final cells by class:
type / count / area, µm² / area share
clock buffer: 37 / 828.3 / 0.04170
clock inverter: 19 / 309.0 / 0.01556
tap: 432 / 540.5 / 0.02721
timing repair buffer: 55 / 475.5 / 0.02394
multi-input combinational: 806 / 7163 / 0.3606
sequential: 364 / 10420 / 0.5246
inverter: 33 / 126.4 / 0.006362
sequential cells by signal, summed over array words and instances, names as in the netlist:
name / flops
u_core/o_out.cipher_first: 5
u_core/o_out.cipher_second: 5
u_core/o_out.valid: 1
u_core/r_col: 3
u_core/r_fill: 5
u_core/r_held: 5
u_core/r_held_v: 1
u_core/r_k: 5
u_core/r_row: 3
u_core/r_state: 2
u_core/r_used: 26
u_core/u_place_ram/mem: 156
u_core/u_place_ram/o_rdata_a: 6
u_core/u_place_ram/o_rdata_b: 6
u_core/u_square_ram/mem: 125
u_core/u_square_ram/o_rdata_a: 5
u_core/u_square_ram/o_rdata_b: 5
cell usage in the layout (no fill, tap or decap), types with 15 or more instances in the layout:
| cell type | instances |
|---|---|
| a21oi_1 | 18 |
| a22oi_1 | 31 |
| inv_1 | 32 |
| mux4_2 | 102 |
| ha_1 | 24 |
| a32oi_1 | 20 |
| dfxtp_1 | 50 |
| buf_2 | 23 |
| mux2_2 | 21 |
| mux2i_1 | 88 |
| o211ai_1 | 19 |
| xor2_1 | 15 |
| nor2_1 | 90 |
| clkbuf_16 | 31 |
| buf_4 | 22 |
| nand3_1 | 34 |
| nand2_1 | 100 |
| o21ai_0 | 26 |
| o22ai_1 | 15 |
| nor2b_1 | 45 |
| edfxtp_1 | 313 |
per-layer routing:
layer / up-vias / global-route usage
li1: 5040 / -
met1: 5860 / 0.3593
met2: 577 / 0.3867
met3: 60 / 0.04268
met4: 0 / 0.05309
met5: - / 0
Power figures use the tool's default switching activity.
## src/rtl/core/mtfids_pkg.sv

```systemverilog
// Shared types and command codes for the move-to-front identifier stack.
`timescale 1ns / 1ps

package mtfids_pkg;

    localparam int unsigned FIELD_IDENT_W = 16;

    localparam logic [1:0] CMD_OPEN   = 2'd0;
    localparam logic [1:0] CMD_SWITCH = 2'd1;
    localparam logic [1:0] CMD_CLOSE  = 2'd2;

    typedef struct packed {
        logic [1:0]               command;
        logic [FIELD_IDENT_W-1:0] ident;
    } t_in_beat;

    typedef struct packed {
        logic [FIELD_IDENT_W-1:0] top_ident;
        logic                     top_valid;
        logic                     matched;
        logic                     full_drop;
    } t_out_beat;

    typedef enum logic [1:0] {
        OP_HOLD,
        OP_PUSH,
        OP_SWITCH,
        OP_PULL
    } t_cell_op;

    typedef struct packed {
        logic     cmp_en;
        t_cell_op op;
    } t_cell_ctl;

    typedef enum logic [1:0] {
        ST_IDLE,
        ST_APPLY,
        ST_RESULT
    } t_state;

endpackage

```

## src/rtl/core/move_to_front_id_stack_top.sv

```systemverilog
// Move-to-front identifier stack: FSM and a chain of MAX_ENTRIES slot cells.
// The result beat is registered once the command has passed through the APPLY and RESULT states.
// A new command is taken only after the last is compared, shifted and reported; o_out stalls hold it off.
// All cells compare in the accept cycle; the first-match flag ripples down the chain.
// Reset (synchronous, active low) empties the stack and the output register.
`timescale 1ns / 1ps

module move_to_front_id_stack_top #(
    parameter int unsigned MAX_ENTRIES = 16,
    parameter int unsigned IDENT_BITS  = 16
) (
    input  logic                  i_clk,
    input  logic                  i_rst_n,
    input  logic                  i_in_valid,
    output logic                  o_in_ready,
    input  mtfids_pkg::t_in_beat  i_in_data,
    output logic                  o_out_valid,
    input  logic                  i_out_ready,
    output mtfids_pkg::t_out_beat o_out_data
);

    localparam int unsigned FW = mtfids_pkg::FIELD_IDENT_W;

    mtfids_pkg::t_state    r_state, n_state;
    mtfids_pkg::t_cell_ctl w_ctl;

    logic [1:0]            r_cmd;
    logic [IDENT_BITS-1:0] r_id;
    logic [IDENT_BITS-1:0] w_in_id, w_cell_id;
    logic [IDENT_BITS+FW-1:0] w_in_ext, w_top_ext;

    logic                  r_matched, n_matched;
    logic                  r_full_drop, n_full_drop;
    logic                  r_out_valid;
    mtfids_pkg::t_out_beat r_out;
    logic                  w_out_free, w_accept;

    logic [IDENT_BITS-1:0] w_entry [MAX_ENTRIES];
    logic                  w_valid [MAX_ENTRIES];
    logic                  w_above [MAX_ENTRIES+1];

    assign w_in_ext  = {{IDENT_BITS{1'b0}}, i_in_data.ident};
    assign w_in_id   = w_in_ext[IDENT_BITS-1:0];
    assign w_top_ext = {{FW{1'b0}}, w_entry[0]};

    assign w_out_free = !r_out_valid || i_out_ready;
    assign w_accept   = i_in_valid && o_in_ready;
    assign w_cell_id  = (r_state == mtfids_pkg::ST_IDLE) ? w_in_id : r_id;

    // next state
    always_comb begin
        n_state = r_state;
        unique case (r_state)
            mtfids_pkg::ST_IDLE:   if (i_in_valid) n_state = mtfids_pkg::ST_APPLY;
            mtfids_pkg::ST_APPLY:  n_state = mtfids_pkg::ST_RESULT;
            mtfids_pkg::ST_RESULT: if (w_out_free) n_state = mtfids_pkg::ST_IDLE;
            default:               n_state = mtfids_pkg::ST_IDLE;
        endcase
    end

    // outputs of the state machine: cell control and result flags
    always_comb begin
        o_in_ready   = 1'b0;
        w_ctl.cmp_en = 1'b0;
        w_ctl.op     = mtfids_pkg::OP_HOLD;
        n_matched    = r_matched;
        n_full_drop  = r_full_drop;
        unique case (r_state)
            mtfids_pkg::ST_IDLE: begin
                o_in_ready   = 1'b1;
                w_ctl.cmp_en = 1'b1;
            end
            mtfids_pkg::ST_APPLY: begin
                n_matched   = 1'b0;
                n_full_drop = 1'b0;
                case (r_cmd)
                    mtfids_pkg::CMD_OPEN: begin
                        // last slot valid means the stack is full
                        if (w_valid[MAX_ENTRIES-1]) begin
                            n_full_drop = 1'b1;
                        end else begin
                            w_ctl.op  = mtfids_pkg::OP_PUSH;
                            n_matched = 1'b1;
                        end
                    end
                    mtfids_pkg::CMD_SWITCH: begin
                        if (w_above[MAX_ENTRIES]) begin
                            w_ctl.op  = mtfids_pkg::OP_SWITCH;
                            n_matched = 1'b1;
                        end
                    end
                    mtfids_pkg::CMD_CLOSE: begin
                        if (w_above[MAX_ENTRIES]) begin
                            w_ctl.op  = mtfids_pkg::OP_PULL;
                            n_matched = 1'b1;
                        end
                    end
                    default: begin
                        w_ctl.op = mtfids_pkg::OP_HOLD;
                    end
                endcase
            end
            mtfids_pkg::ST_RESULT: begin
                w_ctl.op = mtfids_pkg::OP_HOLD;
            end
            default: begin
                w_ctl.op = mtfids_pkg::OP_HOLD;
            end
        endcase
    end

    always_ff @(posedge i_clk) begin
        if (!i_rst_n) begin
            r_state     <= mtfids_pkg::ST_IDLE;
            r_out_valid <= 1'b0;
        end else begin
            r_state <= n_state;
            if (r_state == mtfids_pkg::ST_RESULT && w_out_free) begin
                r_out_valid <= 1'b1;
            end else if (i_out_ready) begin
                r_out_valid <= 1'b0;
            end
        end
    end

    always_ff @(posedge i_clk) begin
        if (w_accept) begin
            r_cmd <= i_in_data.command;
            r_id  <= w_in_id;
        end
        r_matched   <= n_matched;
        r_full_drop <= n_full_drop;
        if (r_state == mtfids_pkg::ST_RESULT && w_out_free) begin
            r_out.top_ident <= w_valid[0] ? w_top_ext[FW-1:0] : '0;
            r_out.top_valid <= w_valid[0];
            r_out.matched   <= r_matched;
            r_out.full_drop <= r_full_drop;
        end
    end

    assign o_out_valid = r_out_valid;
    assign o_out_data  = r_out;

    assign w_above[0] = 1'b0;

    for (genvar k = 0; k < MAX_ENTRIES; k++) begin : g_cell
        logic [IDENT_BITS-1:0] w_up_entry, w_dn_entry;
        logic                  w_up_valid, w_dn_valid;

        // the slot above the top is the incoming identifier
        if (k == 0) begin : g_first
            assign w_up_entry = r_id;
            assign w_up_valid = 1'b1;
        end else begin : g_mid_up
            assign w_up_entry = w_entry[k-1];
            assign w_up_valid = w_valid[k-1];
        end

        if (k == MAX_ENTRIES - 1) begin : g_last
            assign w_dn_entry = '0;
            assign w_dn_valid = 1'b0;
        end else begin : g_mid_dn
            assign w_dn_entry = w_entry[k+1];
            assign w_dn_valid = w_valid[k+1];
        end

        mtfids_cell #(
            .IDENT_BITS (IDENT_BITS)
        ) u_cell (
            .i_clk       (i_clk),
            .i_rst_n     (i_rst_n),
            .i_ctl       (w_ctl),
            .i_id        (w_cell_id),
            .i_up_entry  (w_up_entry),
            .i_up_valid  (w_up_valid),
            .i_dn_entry  (w_dn_entry),
            .i_dn_valid  (w_dn_valid),
            .i_above_hit (w_above[k]),
            .o_entry     (w_entry[k]),
            .o_valid     (w_valid[k]),
            .o_above_hit (w_above[k+1])
        );
    end

endmodule

```

## src/rtl/core/mtfids_cell.sv

```systemverilog
// One stack slot: holds an entry, compares it, and shifts with its neighbors.
`timescale 1ns / 1ps

module mtfids_cell #(
    parameter int unsigned IDENT_BITS = 16
) (
    input  logic                   i_clk,
    input  logic                   i_rst_n,
    input  mtfids_pkg::t_cell_ctl  i_ctl,
    input  logic [IDENT_BITS-1:0]  i_id,
    input  logic [IDENT_BITS-1:0]  i_up_entry,
    input  logic                   i_up_valid,
    input  logic [IDENT_BITS-1:0]  i_dn_entry,
    input  logic                   i_dn_valid,
    input  logic                   i_above_hit,
    output logic [IDENT_BITS-1:0]  o_entry,
    output logic                   o_valid,
    output logic                   o_above_hit
);

    logic [IDENT_BITS-1:0] r_entry, n_entry;
    logic                  r_valid, n_valid;
    logic                  r_hit;

    // hit is only meaningful until the next apply; it is rebuilt on every accept
    always_ff @(posedge i_clk) begin
        if (i_ctl.cmp_en) begin
            r_hit <= r_valid && (r_entry == i_id);
        end
    end

    always_comb begin
        n_entry = r_entry;
        n_valid = r_valid;
        case (i_ctl.op)
            mtfids_pkg::OP_PUSH: begin
                n_entry = i_up_entry;
                n_valid = i_up_valid;
            end
            mtfids_pkg::OP_SWITCH: begin
                // slots from the top down to the first match slide down one
                if (!i_above_hit) begin
                    n_entry = i_up_entry;
                    n_valid = i_up_valid;
                end
            end
            mtfids_pkg::OP_PULL: begin
                // first match and everything under it slide up one
                if (i_above_hit || r_hit) begin
                    n_entry = i_dn_entry;
                    n_valid = i_dn_valid;
                end
            end
            default: begin
                n_entry = r_entry;
                n_valid = r_valid;
            end
        endcase
    end

    always_ff @(posedge i_clk) begin
        if (!i_rst_n) begin
            r_valid <= 1'b0;
        end else begin
            r_valid <= n_valid;
        end
    end

    always_ff @(posedge i_clk) begin
        r_entry <= n_entry;
    end

    assign o_entry     = r_entry;
    assign o_valid     = r_valid;
    assign o_above_hit = i_above_hit | r_hit;

endmodule

```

________________

(WHAT IS EXPECTED) Where the string "buffer" occurs in a line of the listing, copy the line.

(OUTPUT)
clock buffer: 37 / 828.3 / 0.04170
timing repair buffer: 55 / 475.5 / 0.02394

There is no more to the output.